While some Tibetans to eat meat, the preferred diet is vegetarian and, not surprisingly, meat eating has been questioned by Tibetan masters across the centuries. Many Tibetan Buddhist communities and lineages were completely vegetarian.
The highly respected teacher, Patrul Rinpoche, said that humans had turned animals into slaves forcing animals to “experience inconceivable torments.” In The Words of My Perfect Teacher, he bluntly outlined the issue saying that animals domesticated by humans are “exploited until they die.” He cited cattle, yaks, horses and sheep as an example noting: “They are milked, loaded down, castrated, pierced through the nose and yoked to the plough. Not one of them escapes this continual round of slavery. Horses and yaks continue to be loaded and ridden even when their backs are nothing but one big sore. When they can go no further, they are whipped and pelted with stones. The fact that they could be in distress or ill never seems to cross their owners' minds.”

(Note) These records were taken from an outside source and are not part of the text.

$ cat src/rtl/obstacle_gen.sv
// Obstacle field for the dino game: two scrolling cactus slots, spawn pacing,
// IDLE/RUN/HALT game state and a registered per-pixel obstacle hit.
module obstacle_gen
    import dino_pkg::*;
#(
    parameter int unsigned OBS_W   = 16,
    parameter int unsigned SPEED   = 4,
    parameter int unsigned SPAWN_X = SCREEN_W,
    parameter int unsigned MIN_GAP = 24
) (
    input  logic       clk,
    input  logic       rst,
    input  logic [9:0] i_hpos,
    input  logic [9:0] i_vpos,
    input  logic       i_game_tick_20hz,
    input  logic       i_game_start_pulse,
    input  logic       i_collision,
    output logic       o_color_obstacle,
    output logic       o_running
);

    game_state_t state;
    logic [6:0]  gap_cnt;
    logic [6:0]  gap_seed;
    logic [7:0]  lfsr_q;
    logic        tick_run;
    logic        spawn;
    logic        spawn_idx;
    logic [1:0]  moved_valid;
    logic [1:0]  hit;
    logic        unused_lfsr_bits;

    // Start beats everything; a collision swallows a coincident tick.
    assign tick_run = i_game_tick_20hz && (state == ST_RUN)
                      && !i_game_start_pulse && !i_collision;

    assign gap_seed         = 7'(MIN_GAP) + 7'(lfsr_q[4:0]);
    assign spawn            = tick_run && (gap_cnt == 7'd0) && !(&moved_valid);
    assign spawn_idx        = moved_valid[0];
    assign unused_lfsr_bits = ^lfsr_q[6:5];

    lfsr8 u_lfsr (
        .clk (clk),
        .rst (rst),
        .en  (tick_run),
        .q   (lfsr_q)
    );

    always_ff @(posedge clk or posedge rst) begin
        if (rst) begin
            state     <= ST_IDLE;
            o_running <= 1'b0;
            gap_cnt   <= '0;
        end else if (i_game_start_pulse) begin
            state     <= ST_RUN;
            o_running <= 1'b1;
            gap_cnt   <= gap_seed;
        end else if (state == ST_RUN && i_collision) begin
            state     <= ST_HALT;
            o_running <= 1'b0;
        end else if (tick_run) begin
            if (gap_cnt != 7'd0) begin
                gap_cnt <= gap_cnt - 7'd1;
            end else if (spawn) begin
                gap_cnt <= gap_seed;
            end
        end
    end

    for (genvar i = 0; i < 2; i++) begin : g_slot
        obstacle_t slot;
        logic      expired;

        assign expired        = slot.x < 10'(SPEED);
        assign moved_valid[i] = slot.valid && !expired;

        // A slot spawned on this tick keeps SPAWN_X until the next tick.
        always_ff @(posedge clk or posedge rst) begin
            if (rst) begin
                slot <= '0;
            end else if (i_game_start_pulse) begin
                slot <= '0;
            end else if (tick_run) begin
                if (spawn && spawn_idx == 1'(i)) begin
                    slot <= '{valid: 1'b1, x: 10'(SPAWN_X), tall: lfsr_q[7]};
                end else begin
                    slot.valid <= moved_valid[i];
                    if (moved_valid[i]) begin
                        slot.x <= slot.x - 10'(SPEED);
                    end
                end
            end
        end

        // Horizontal test at 11 bits so x + OBS_W cannot wrap.
        assign hit[i] = slot.valid
                        && ({1'b0, i_hpos} >= {1'b0, slot.x})
                        && ({1'b0, i_hpos} <  {1'b0, slot.x} + 11'(OBS_W))
                        && (i_vpos >= obs_top(slot.tall))
                        && (i_vpos <  10'(GROUND_Y));
    end

    always_ff @(posedge clk or posedge rst) begin
        if (rst) begin
            o_color_obstacle <= 1'b0;
        end else begin
            o_color_obstacle <= |hit;
        end
    end

endmodule
--- config.mk ---
export PLATFORM = sky130hd
export DESIGN_NAME = mul_div_unit_flat
export DESIGN_NICKNAME = d
export VERILOG_FILES = /design/src/rtl/mul_div_unit_if.sv /design/src/rtl/mul_div_unit.sv /design/src/flat_wrapper.sv
export SDC_FILE = /design/constraint.sdc
export NUM_CORES = 1
export LEC_CHECK = 0
export ABC_AREA = 1
export CAP_MARGIN = 20
export CORE_ASPECT_RATIO = 1.75
export CORE_MARGIN = 4
export CORE_UTILIZATION = 40
export CTS_BUF_LIST = sky130_fd_sc_hd__clkbuf_8 sky130_fd_sc_hd__clkbuf_16
export DETAILED_ROUTE_END_ITERATION = 6
export DONT_BUFFER_PORTS = 1
export PLACE_DENSITY = 0.6
export SYNTH_ARGS = -nofsm -noshare
export SYNTH_HDL_FRONTEND = slang
export SYNTH_SLANG_ARGS = --single-unit
--- constraint.sdc ---
create_clock -name clk -period 5 [get_ports clk]
set_input_delay 0.75 -clock clk [delete_from_list [all_inputs] [get_ports clk]]
set_output_delay 0.75 -clock clk [all_outputs]
set_load 0.005 [all_outputs]
--- src/rtl/mul_div_unit_if.sv ---
// Handshake and result bundle between the EX stage and the multiply/divide unit.
// The EX stage drives the master side; mul_div_unit uses the slave side.
interface mul_div_unit_if #(
  parameter int WIDTH = 32
);
  logic             start;
  logic [2:0]       op;
  logic [WIDTH-1:0] A;
  logic [WIDTH-1:0] B;
  logic             flush;
  logic             busy;
  logic             done;
  logic [WIDTH-1:0] hi;
  logic [WIDTH-1:0] lo;

  modport master (
    output start, op, A, B, flush,
    input  busy, done, hi, lo
  );

  modport slave (
    input  start, op, A, B, flush,
    output busy, done, hi, lo
  );
endinterface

Similarly, Shardza Tashi Gyaltsen promoted vegetarianism teaching: “If someone is motivate by desire to eat the flesh of beings, then butchers will seize animals such as yaks or sheep and sever their minds from their bodies. How can those who consume meat and dlood as food be followers of the Buddha? Such people pridefully consider themselves to be benefiting beings and protecting the weak, but their actions contradict the precepts. Meat eating is nothing but the cause of amassing terrifying evil.”